Although Siri is solely a component of Apple, other companies in the virtual assistant space, including Amazon, have developed the same technology to be used in additional capacities. In particular, Ford has already announced plans to add Amazon Alexa to its line of vehicles in order for drivers and passengers to more easily play music and get directions.
But all these technological advancements will require the development of more tools and resources in order for the Apples and Googles of the world to deliver on increased consumer demands. Those efforts are already underway, though. In 2015, Amazon released a “skills set” for Alexa, allowing developers to create their own voice commands. Meanwhile, Google opened its doors to developers to create commands for its Assistant.
Interpret and Adapt
Siri, Google Assistant, and Amazon Alexa already have the ability to interpret what we say in a natural context. Case in point: We don’t have to repeat, “Give me directions to” every time we launch Maps. Instead, we can use a variety of natural commands and still be understood by our virtual assistants to receive assistance with straight-forward questions.

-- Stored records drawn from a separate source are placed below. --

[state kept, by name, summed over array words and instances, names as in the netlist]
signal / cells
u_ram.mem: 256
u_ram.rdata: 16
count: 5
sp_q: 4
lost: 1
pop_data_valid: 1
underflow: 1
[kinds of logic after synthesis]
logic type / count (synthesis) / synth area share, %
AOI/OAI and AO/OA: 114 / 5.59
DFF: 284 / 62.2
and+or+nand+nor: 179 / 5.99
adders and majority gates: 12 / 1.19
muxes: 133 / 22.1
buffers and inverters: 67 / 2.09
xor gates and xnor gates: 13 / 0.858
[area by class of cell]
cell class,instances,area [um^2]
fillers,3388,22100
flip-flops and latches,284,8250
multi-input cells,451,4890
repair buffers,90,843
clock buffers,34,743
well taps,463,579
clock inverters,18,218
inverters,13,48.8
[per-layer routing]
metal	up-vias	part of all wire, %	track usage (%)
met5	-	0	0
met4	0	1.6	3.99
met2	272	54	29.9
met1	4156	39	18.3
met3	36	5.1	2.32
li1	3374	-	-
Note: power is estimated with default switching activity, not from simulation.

However, the future of virtual assistants lies in their ability to learn, interpret and adapt to our ever-increasing demands. Virtual assistants and artificial intelligence technology work in concert to handle tasks that typically require a lot of back and forth. That’s where new virtual assistants like Amy — this “invisible software” doesn’t require an app or website to interact with — can be a godsend.
For example, you might send an email to a colleague, copying Amy, and say: “Hey, let’s get together next week” or “Grab a bite next week?” or “We should connect.” Amy will then take action, introduce herself to the other person and, based on your calendar and preferences, suggest a time to meet.
As Amy looks to attract more companies in today’s hectic business world, virtual assistants like ElliQ can go a step further by picking up on your subtle cues and habits to provide autonomous suggestions. In fact, the tabletop robot can do any number of things, from suggesting you take your medication to recommending a hot new restaurant in town.
Designed with the elderly in mind, the founders of Ignition Robots want ElliQ to be able to perform tasks completely autonomously in order for it to more quickly learn and adapt to human commands. Of course, that type of adaptability can help the elderly and disabled stay better organized and on task. Plus, these folks are bound to thrive and have a new outlook on life with the help of a virtual assistant.